Package 'bootImpute'

Title: Bootstrap Inference for Multiple Imputation
Description: Bootstraps and imputes incomplete datasets. Then performs inference on estimates obtained from analysing the imputed datasets as proposed by von Hippel and Bartlett (2021) <doi:10.1214/20-STS793>.
Authors: Jonathan Bartlett
Maintainer: Jonathan Bartlett <[email protected]>
License: GPL-3
Version: 1.2.1
Built: 2024-11-14 05:14:59 UTC
Source: https://github.com/jwb133/bootimpute

Help Index


Bootstrap then impute an incomplete dataset

Description

Bootstraps an incomplete dataset and then imputes each bootstrap a number of times. The resulting list of bootstrapped then imputed datasets can be analysed with bootImputeAnalyse.

Usage

bootImpute(
  obsdata,
  impfun,
  nBoot = 200,
  nImp = 2,
  nCores = 1,
  seed = NULL,
  ...
)

Arguments

obsdata

The data frame to be imputed.

impfun

A function which when passed an incomplete dataset will return a list of imputed data frames.

nBoot

The number of bootstrap samples to take. It is recommended that you use a minimum of 200. If you specify nCores>1, nBoot must be a multiple of the specified nCores value.

nImp

The number of times to impute each bootstrap sample. Two is recommended.

nCores

The number of CPU cores to use. If specified greater than one, bootImpute will impute using the number of cores specified.

seed

Random number seed.

...

Other parameters that are to be passed through to impfun, which will often include the argument that tells impfun to generate as many imputations as specified by the value passed to nImp.

Details

The impfun must be a function which when passed an incomplete datasets and possibly additional arguments, returns a list of (e.g. 2) imputed datasets. The number of imputed datasets that impfun returns should match the value you specify for the argument nImp. Depending on what your imputation function returns by default, you may need to write a small wrapper function that calls the imputation procedure and returns the list of nImp datasets.See the Example for an illustration with the mice package.

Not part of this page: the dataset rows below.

## design/flow/design.v

```verilog
module MUX(A, B, C, D, s, out);
input [4:0] A, B, C, D;
input [1:0] s;
output reg [4:0] out;
always@(s, A, B, C, D)
begin
case(s)
	2'b00 : out = A;
	2'b01 : out = B;
	2'b10 : out = C;
	2'b11 : out = D;
endcase
end
endmodule
module TopModule(a1, b1, a2, b2, a3, b3, a4, b4, s, out);
input [3:0] a1, b1, a2, b2, a3, b3, a4, b4;
input [1:0] s;
output [4:0] out;
wire [4:0] sum1, sum2, sum3, sum4;
RCA U1(.A(a1), .B(b1), .S(sum1));
RCA U2(.A(a2), .B(b2), .S(sum2));
RCA U3(.A(a3), .B(b3), .S(sum3));
RCA U4(.A(a4), .B(b4), .S(sum4));
MUX U0(.A(sum1), .B(sum2), .C(sum3), .D(sum4), .s(s), .out(out));
endmodule
module FullAdder(x, y, c_in, s, c_out);
input x, y, c_in;
output s, c_out;
wire temp_sum, temp_carry1, temp_carry2;
HA_BM V0(.x(x), .y(y), .s(temp_sum), .c(temp_carry1));
HA_BM V1(.x(c_in), .y(temp_sum), .s(s), .c(temp_carry2));
assign c_out = temp_carry1|temp_carry2;
endmodule
module HA_BM(x, y, s, c);
input x, y;
output reg s, c;
always@(x, y)
begin
if(x==0 && y==0)
	begin
	s = 0; c = 0;
	end
else if(x==1 && y==1)
	begin
	s = 0; c = 1;
	end
else
	begin
	s = 1; c = 0;
	end
end
endmodule
module RCA(A, B, c_in, S, c_out);
input [3:0] A, B;
input c_in;
output [3:0] S;
output c_out;
wire temp1, temp2, temp3;
FullAdder FA1(.x(A[0]), .y(B[0]), .c_in(c_in), .s(S[0]), .c_out(temp1));
FullAdder FA2(.x(A[1]), .y(B[1]), .c_in(temp1), .s(S[1]), .c_out(temp2));
FullAdder FA3(.x(A[2]), .y(B[2]), .c_in(temp2), .s(S[2]), .c_out(temp3));
FullAdder FA4(.x(A[3]), .y(B[3]), .c_in(temp3), .s(S[3]), .c_out(c_out));
endmodule
```

## design/flow/run.sh

```bash
#!/bin/bash
# OpenROAD 26Q1-2900-gdf79404cd8, Yosys 0.63+post, stock flow scripts
make -C /OpenROAD-flow-scripts/flow DESIGN_CONFIG=/design/flow/config.mk WORK_HOME=/design/flow/orfs finish
```

## design/flow/config.mk

```make
export PLATFORM = sky130hd
export DESIGN_NAME = TopModule
export DESIGN_NICKNAME = TopModule
export VERILOG_FILES = /design/flow/design.v
export SDC_FILE = /design/flow/constraint.sdc
export NUM_CORES = 4
export LEC_CHECK = 1
export CORE_AREA = 10 10 70 70
export DIE_AREA = 0 0 80 80
```

## design/flow/constraint.sdc

```tcl
current_design TopModule

set clk_period 3.7
set clk_io_pct 0.2

create_clock -name clk0 -period $clk_period

set non_clock_inputs [all_inputs -no_clocks]
set_input_delay [expr $clk_period * $clk_io_pct] -clock clk0 $non_clock_inputs
set_output_delay [expr $clk_period * $clk_io_pct] -clock clk0 [all_outputs]
```

==> flow_metrics.py <==
# Flow results
metrics = {
    "outcome": {
        "outcome": "completed",
    },
    "finish": {
        "regArea_um2": 0,
        "final_layout_size_suffix_gt1_share_pct": 14.9,
        "layout-area-overhead-vs-synth_pct": 116,
        "clock_buffers": 0,
        "layout.cells.non_filler": 113,
        "layout_cell_area_excl_fill_um2": 825,
        "postLayoutCoreUtil_pct": 24.1,
        "layout.area.comb_um2": 380,
        "n_sequential_cell": 0,
        "nFillCells": 379,
    },
    "detailed_routing": {
        "route.detailed.vias_per_inst": 3.10,
        "drt_pre_antenna_iters": 4,
        "detail_route.wl_per_cell_um": 11.8,
        "diodes": 0,
        "wl_um": 1340,
        "routed_vias": 350,
        "drtIter0Drc": 6,
        "drc_errors": 0,
        "drt.antenna.violating_nets": 0,
    },
    "floorplan": {
        "die_y_um": 80,
        "placementRows": 21,
        "die_w_um": 80,
        "floorplan_utilization_pct": 11.2,
        "placeableCoreArea_um2": 3420,
        "num_io_pins": 39,
        "design.die.area_um2": 6400,
    },
    "final_timing": {
        "fin_crit_ps": 3570,
        "fmax_ghz": 0.280,
        "final_count_of_hold_timing_violations": 0,
        "hold_ws_ps": 2270,
        "timing.final.crit_share_pct": 96.6,
        "drv_slew": 0,
        "timing.setup.tns_ps": 0,
        "unrepaired_setup_endpoints_after_global_routing": "false",
        "setup_viol": 0,
    },
    "yosys": {
        "syn-mean-instance-area_um2": 11.9,
        "synth-warning-count": 10,
        "synthDominantCellAreaShare_pct": 42.0,
        "synth_seq_share_pct": 0,
        "synth-cells-yosys": 32,
        "synth.area.top_cells": "fa_1 (42%), xnor3_1 (18%), mux4_2 (12%)",
        "netlist.top_cell.by_area": "fa_1",
        "synth.distinct_cells": 13,
        "yosys.stat.chipArea_um2": 382,
        "postSynthCellCount": 32,
        "syn-cell-area_um2": 382,
    },
    "place": {
        "buffer_ports.inserted": 37,
        "place_hpwl_um": 1280,
        "dp.cells": 113,
        "area_after_dpl_um2": 795,
        "finalWeightedCongestion": 0.838,
    },
    "global_route": {
        "antenna_found_initial": 0,
        "first_global_vias": 419,
        "gr-usage-met3_pct": 2.16,
        "globalRouteMet2Util_pct": 6.82,
        "grt_start_max_net_pins": 7,
        "grtUsageTotal_pct": 4.03,
        "use_met1_pct": 4.69,
        "grt_remaining_overflow": 0,
        "grt_first_pass_wirelength_um": 2060,
        "grt_busiest_layer": "met2",
    },
    "clock_tree": {
        "hold_fix_buffers_cts": 0,
        "cts.repair_timing.setup_buffer_count": 0,
    },
    "power_and_ir_drop": {
        "total_leakage_power_nw": 0.331,
        "max-vdd-ir-drop_uv": 60.3,
        "pwr_density_cell_nw_per_um2": 123,
    },
    "worst_setup_path": {
        "crit_required_ps": 2960,
        "setup.worst_path.start_class": "primary input",
        "worst-endpoint-arrival_ps": 2830,
        "worstSetupPathType": "primary input to output pin",
        "critical_path_peak_fanout": 1,
        "critical_path_sink_type": "output pin",
    },
    "job": {
        "max-cap-violations": 0,
        "stage_log_warnings": 33,
    },
    "hold_path": {
        "worstHoldPathType": "primary input to output pin",
    },
}
==> cell usage after synthesis, drive strengths merged <==
cell / instances
xnor3: 3
mux4: 2
o32a: 1
and2: 3
xnor2: 2
fa: 8
nand2: 2
a21oi: 1
conb: 2
o22ai: 1
nand2b: 1
buf: 2
inv: 4
==> worst paths after layout <==
| path | start | end | slack [ps] | cells after the start |
|---|---|---|---|---|
| setup / recovery | a2[1] | out[2] | 130 | 7 |
| hold / removal | a1[3] | out[3] | 2270 | 4 |
==> layer usage <==
layer  wire (µm)  part of all wire, %
met4           0                    0
met1         493                   37
met3         198                   15
met5           0                    0
met2         644                   48
==> through the flow <==
stage,worst slack (ps),total power [mW]
floorplan,743,0.0391
global placement,-223,0.101
detailed placement,-249,0.102
CTS,-60.0,0.102
global route,29.6,0.113
finish,125,0.101
==> final cells by class <==
| type | count | area share, % |
|---|---|---|
| timing repair buffer | 37 | 45.1 |
| tap | 46 | 6.98 |
| inverter | 4 | 1.82 |
| multi-input combinational | 26 | 46.1 |
==> where the power goes <==
part           internal [mW]  switching [mW]
Sequential                 0               0
Combinational         0.0724          0.0289
Clock                      0               0
Total                 0.0724          0.0289
==> repair_timing <==
item,4_1_cts,5_1_grt
gates resized,6,4
endpoints found under the setup margin,2,1
pin swaps,3,2
==> cells by family (layout without fill, tap and decap cells) <==
kind of cell    Yosys count  count (layout)  share of synthesized area, %
fa+ha+maj                 8               8                          42.0
simple gates              6               6                          8.53
buf+inv                   6              41                          7.87
xor+xnor                  5               5                          22.3
compound gates            3               3                          5.57
other cells               2               2                          1.97
mux                       2               2                          11.8
==> worst max-delay path: stages <==
cell,delay [ps]
clkdlybuf4s50_1,450
inv_1,50
fa_1,400
inv_1,70
fa_1,410
mux4_2,450
dlygate4sd2_1,270
==> cell usage in the layout, fill, tap and decap left out <==
cell,n
clkdlybuf4s50_1,35
fa_2,6
inv_1,4
xnor3_1,3
and2_1,3
nand2_1,2
mux4_2,2
fa_1,2
conb_1,2
xnor2_2,1
xnor2_1,1
a21oi_1,1
nand2b_1,1
o22ai_2,1
o32a_1,1
dlygate4sd2_1,1
dlymetal6s2s_1,1
Power and IR drop assume default switching activity.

To improve computation times, bootImpute now supports multiple cores through the nCores argument which uses the parallel package.

Value

A list of imputed datasets.

Examples

#this example shows how you can use bootImpute to impute using the mice
#package. If you do want to impute using MICE you can instead use the
#bootMice function, which essentially contains the code below
library(mice)

#write a wrapper function to call mice generating M imputations
impM <- function(inputData,M) {
  miceImps <- mice::mice(inputData, m=M)
  imps <- vector("list", M)
  for (i in 1:M) {
    imps[[i]] <- mice::complete(miceImps,i)
  }
  imps
}

#bootstrap twice and impute each twice
#in practice you should bootstrap many more times, e.g. at least 200
#note you have to tell bootImpute how many imputations per bootstrap in
#nImp=2 and also pass through whatever your imp function argument is called
#for specifying number of imputations, which here is M=2.
imps <- bootImpute(ex_linquad, impM, nBoot=2, nImp=2, M=2, seed=564764)

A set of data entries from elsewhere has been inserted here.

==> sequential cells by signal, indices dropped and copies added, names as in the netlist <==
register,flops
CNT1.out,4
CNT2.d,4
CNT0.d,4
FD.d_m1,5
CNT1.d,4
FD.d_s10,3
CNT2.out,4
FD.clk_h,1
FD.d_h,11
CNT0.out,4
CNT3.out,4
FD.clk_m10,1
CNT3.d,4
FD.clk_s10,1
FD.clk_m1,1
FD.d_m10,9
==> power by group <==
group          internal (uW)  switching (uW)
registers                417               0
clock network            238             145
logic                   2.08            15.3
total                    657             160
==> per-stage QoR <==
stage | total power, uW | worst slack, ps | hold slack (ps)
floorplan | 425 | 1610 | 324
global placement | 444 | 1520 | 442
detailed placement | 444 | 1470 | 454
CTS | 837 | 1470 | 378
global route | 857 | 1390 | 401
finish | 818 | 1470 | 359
===== run.sh =====
#!/bin/bash
# OpenROAD 26Q1-2900-gdf79404cd8, Yosys 0.63+post, stock flow scripts
make -C /OpenROAD-flow-scripts/flow DESIGN_CONFIG=/design/flow/config.mk WORK_HOME=/design/flow/orfs finish

===== config.mk =====
export PLATFORM = sky130hd
export DESIGN_NAME = synccount
export DESIGN_NICKNAME = synccount
export VERILOG_FILES = /design/flow/design.v
export SDC_FILE = /design/flow/constraint.sdc
export NUM_CORES = 4
export LEC_CHECK = 1
export CORE_UTILIZATION = 50

===== constraint.sdc =====
current_design synccount

set clk_period 1.9
set clk_io_pct 0.2

create_clock -name clk0 -period $clk_period [get_ports {clk}]

set non_clock_inputs [all_inputs -no_clocks]
set_input_delay [expr $clk_period * $clk_io_pct] -clock clk0 $non_clock_inputs
set_output_delay [expr $clk_period * $clk_io_pct] -clock clk0 [all_outputs]

===== design.v =====
module count(rst, clk, out);
input rst, clk;
output reg [3:0] out;
reg [3:0] q;
always@(negedge rst, posedge clk)
begin
if(!rst) begin out = 0; q = 0; end
else begin
	q <= q + 1;
	if(q == 9) q <= 0;
	out <= q;
	end
end
endmodule
module synccount(rst, clk, out0, out1, out2, out3);
input rst, clk;
output [3:0] out0, out1, out2, out3;
wire clk1, clk10, clk100, clk1000;
freq_div FD(rst, clk, clk1, clk10, clk100, clk1000);
count C0(rst, clk1, out0);
count C1(rst, clk10, out1);
count C2(rst, clk100, out2);
count C3(rst, clk1000, out3);
endmodule
module freq_div(rst, in_clk, clk_s10, clk_m1, clk_m10, clk_h);
input rst, in_clk;
output reg clk_s10, clk_m1, clk_m10, clk_h;
reg [2:0] d_s10;
reg [4:0] d_m1;
reg [8:0] d_m10;
reg [10:0] d_h;
always@(negedge rst, posedge in_clk)
begin
if(!rst)
   begin
     d_s10 = 0;
     d_m1 = 0;
     d_m10 = 0;
     d_h = 0;
     clk_s10 = 0;
     clk_m1 = 0;
     clk_m10 = 0;
     clk_h = 0;
   end
else
   begin
     d_s10 <= d_s10 + 1;
     d_m1 <= d_m1 + 1;
     d_m10 <= d_m10 + 1;
     d_h <= d_h + 1;
     if(d_s10 == 4)
	d_s10 <= 0;
     else if(d_s10 == 0)
	clk_s10 = !clk_s10;
     if(d_m1 == 29)
	d_m1 <= 0;
     else if(d_m1 == 0)
	clk_m1 = !clk_m1;
     if(d_m10 == 299)
	d_m10 <= 0;
     else if(d_m10 == 0)
	clk_m10 = !clk_m10;
     if(d_h == 1799)
	d_h <= 0;
     else if(d_h == 0)
	clk_h = !clk_h;
   end
end
endmodule

==> qor.csv <==
metric;value;unit
placed_area;2870;µm²
timing.critical_path.required;2.08;ns
cp_slowest_stage_delay;0.53;ns
critical_path_peak_fanout;6;
synth-async-reset-ratio;100;%
grt_antenna_before_repair;0;
fillCellCount;367;
timing.final.max_slew_violations;0;
setup_ws;0.257;ns
dr.pass1.iters;4;
routedWlPerCell;11.9;µm
placement.setup.worst_slack;0.274;ns
cap_violations;0;
die-area;5480;µm²
worstPathCellList;ha_1 -> nand3_1 -> or4_1 -> o311ai_1;
initCoreUtil;53.5;%
rrSetupSlack;0.26;ns
max-vdd-ir-drop;0.327;mV
place.port_buffers;17;
syn_to_final_growth;14.1;%
gr-usage-met2;24.0;%
syn-mean-instance-area;12.4;µm²
sum_of_negative_setup_slack;0;ns
cp-start-kind;flop;
yosysChipArea;2590;µm²
reg2reg_to;FD.d_h[10]$_DFF_PN0_;
min_period;1.64;ns
final_common_cell;sky130_fd_sc_hd__dfrtp_1;
synth.yosys.num_cells;209;
htree_levels;2;
hold_class;input pin to asynchronous set/reset pin;
remaining_drc_errors;0;
tool_warnings;31;
fin_crit_sh;86.5;%
mostFrequentLayoutCells;sky130_fd_sc_hd__dfrtp_1, sky130_fd_sc_hd__inv_1, sky130_fd_sc_hd__clkdlybuf4s50_1;
timing.fmax;609;MHz
layout.cells.non_filler;303;
placed_cells;295;
post-route-cell-area;2960;µm²
global_route.peak_usage_layer;met1;
grt-ovfl-total;0;
cts.clk_slew.worst_paths;0.06;ns
status;finished, final reports clean;
cts-hold-fix-buffers;0;
setup_repair_after_global_routing_missed_its_margin;false;
clock_skew;0.00316;ns
fraction_of_synthesized_cell_area_taken_by_the_top_area_cell_type;61.7;%
synth_top_flop_cell;sky130_fd_sc_hd__dfrtp_1;
cts_repair_resize_count;0;
count_of_unclocked_register_or_latch_pins;32;
synth.distinct_cells;34;
numCtsBuffers;5;
core.rowCount;25;
finalHoldViolations;0;
cts-root-buf;sky130_fd_sc_hd__clkbuf_8;
area.sequential;1600;µm²
post-cts-setup-buffers;0;
ys_warn_count;2;
first_global_vias;1541;
count_of_library_flops_with_an_enable_pin;0;
die.size.y;74.0;µm
ys.flops;64;
r2r_start;FD.d_h[0]$_DFF_PN0_;
cts-root-to-sink-buffers;2;
untimed_endpoints;48;
groute.layer.met1.usage;25.4;%
synthesis.area;2590;µm²
layout-drive-gt1-share;8.05;%
grt_pass1_wl;6.58;mm
core;4850;µm²
crit_path_top_delay_cell;sky130_fd_sc_hd__or4_1;
top_level_ports;18;
criticalPathCategory;flop to flop;
antenna_violating_nets_left;0;
groute.usage.overall;15.9;%
detailroute.via_count;1556;
cts_tree;done;
cp_data_arrival_time;1.82;ns
reg2reg_path_depth;4;
floorplan.die.width;74.0;µm
grt.met3_usage;3.71;%
antenna_cells_inserted;0;
grt_start_max_net_pins;52;
drt_first_iter_violations;43;
max_slew_margin;75.8;%
postSynthCellCount;209;
place_congestion;0.811;
worst_setup_path_end_kind;flop;
area_leaders;sky130_fd_sc_hd__dfrtp_1, sky130_fd_sc_hd__ha_1, sky130_fd_sc_hd__xor2_1;
post_drt_via_cell_ratio;5.14;
detailedPlacementHpwl;2.55;mm
synth.yosys.seq_area_share;61.7;%
synth_top_cell_by_area;sky130_fd_sc_hd__dfrtp_1;
max_slew.worst_pin.slew;0.360;ns
power_density;418;nW/µm²
worstSkewPairLatency;0.28;ns
wl;3.60;mm
finalSetupViolations;0;
power.static_leakage;1.29;nW
logic_area;925;µm²
## stage by stage
step	total power, mW	hold slack, ns	util [%]
floorplan	0.694	0.0844	-
detailed placement	0.727	0.396	59.2
global route	1.28	0.107	61.1
finish	1.24	0.0885	61.1
CTS	1.26	0.0982	61.1
global placement	0.726	0.383	59.2
## metal layers
| metal | routed length (µm) | part of all wire [%] |
|---|---|---|
| met3 | 151 | 4.2 |
| met1 | 1810 | 50 |
| met4 | 59 | 1.6 |
| met5 | 0 | 0 |
| met2 | 1580 | 44 |
## worst max path at each step
| stage | startpoint | endpoint | slack (ns) | cells past startpoint |
|---|---|---|---|---|
| 4_1_cts | FD.d_h[0]$_DFF_PN0_ | FD.d_h[10]$_DFF_PN0_ | 0.28 | 4 |
| 5_1_grt | FD.d_h[0]$_DFF_PN0_ | FD.d_h[10]$_DFF_PN0_ | 0.11 | 4 |
| 6_report | FD.d_h[0]$_DFF_PN0_ | FD.d_h[10]$_DFF_PN0_ | 0.26 | 4 |
## flip-flops by register name, summed over array words and instances (netlist names), 3 cells and up
| name | count |
|---|---|
| C0.q | 4 |
| C3.q | 4 |
| FD.d_m10 | 9 |
| C0.out | 4 |
| C1.out | 4 |
| C2.out | 4 |
| FD.d_s10 | 3 |
| FD.d_h | 11 |
| FD.d_m1 | 5 |
| C2.q | 4 |
| C3.out | 4 |
| C1.q | 4 |
## Yosys cell counts (2+ instances only)
cell type                  number
sky130_fd_sc_hd__dfrtp_1       64
sky130_fd_sc_hd__inv_1         18
sky130_fd_sc_hd__nand2_1       14
sky130_fd_sc_hd__nor2_1        11
sky130_fd_sc_hd__xor2_1        10
sky130_fd_sc_hd__ha_1           9
sky130_fd_sc_hd__nand3_1        9
sky130_fd_sc_hd__xnor2_1        9
sky130_fd_sc_hd__o21ai_0        8
sky130_fd_sc_hd__a21oi_1        7
sky130_fd_sc_hd__mux2i_1        6
sky130_fd_sc_hd__nand4_1        6
sky130_fd_sc_hd__nand2b_1       5
sky130_fd_sc_hd__a22o_1         4
sky130_fd_sc_hd__mux2_2         4
sky130_fd_sc_hd__and2_1         2
sky130_fd_sc_hd__nor4_4         2
sky130_fd_sc_hd__o21ai_1        2
sky130_fd_sc_hd__or3_1          2
sky130_fd_sc_hd__or4_1          2
sky130_fd_sc_hd__or4_4          2
## logic make-up (layout without fill, tap and decap cells)
family / count (synthesis) / count (layout) / share of synthesized area, %
AND/OR/NAND/NOR: 62 / 62 / 14.4
AND-OR/OR-AND: 27 / 27 / 6.42
XOR/XNOR: 19 / 19 / 6.42
multiplexers: 10 / 10 / 4.05
buffers and inverters: 18 / 45 / 2.60
adder cells (fa/ha/maj): 9 / 9 / 4.34
flip-flops: 64 / 64 / 61.7
## layout make-up
| class | instances | share of cell area, % |
|---|---|---|
| flip-flops and latches | 64 | 54.1 |
| multi-input cells | 127 | 31.2 |
| repair buffers | 19 | 6.51 |
| clock buffers | 8 | 3.04 |
| well taps | 67 | 2.83 |
| inverters | 18 | 2.28 |
## worst max-delay path, delay by kind of cell (launching register included)
kind	cells	cell delay, ns
adder cells (fa/ha/maj)	1	0.29
flip-flops	1	0.44
AND-OR/OR-AND	1	0.10
AND/OR/NAND/NOR	2	0.71
## power breakdown
group          internal, mW  total, mW  switching (mW)
logic               0.00644     0.0315          0.0251
clock network         0.295      0.524           0.229
registers             0.681      0.681               0
No activity file was given, so power comes from the tool's default toggle rates.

Analyse bootstrapped and imputed estimates

Description

Applies the user specified analysis function to each imputed dataset contained in imps, then calculates estimates, confidence intervals and p-values for each parameter, as proposed by von Hippel and Bartlett (2021).

Usage

bootImputeAnalyse(imps, analysisfun, nCores = 1, quiet = FALSE, ...)

Arguments

imps

The list of imputed datasets returned by bootImpute

analysisfun

A function which when applied to a single dataset returns the estimate of the parameter(s) of interest. The dataset to be analysed is passed to analysisfun as its first argument.

nCores

The number of CPU cores to use. If specified greater than one, bootImputeAnalyse will impute using the number of cores specified. The number of bootstrap samples in imps should be divisible by nCores.

quiet

Specify whether to print a table of estimates, confidence intervals and p-values.

...

Other parameters that are to be passed through to analysisfun.

Details

Multiple cores can be used by using the nCores argument, which may be useful for reducing computation times.

Value

A vector containing the point estimate(s), variance estimates, and degrees of freedom.

References

von Hippel PT, Bartlett JW. Maximum likelihood multiple imputation: faster, more efficient imputation without posterior draws. Statistical Science, 2021, 36(3):400-420. doi:10.1214/20-STS793

Examples

library(mice)

set.seed(564764)

#bootstrap twice and impute each twice
#in practice you should bootstrap many more times, e.g. at least 200
imps <- bootMice(ex_linquad, nBoot=2, nImp=2)

#analyse estimates
#write a wapper to analyse an imputed dataset
analyseImp <- function(inputData) {
  coef(lm(y~z+x+xsq,data=inputData))
}
ests <- bootImputeAnalyse(imps, analyseImp)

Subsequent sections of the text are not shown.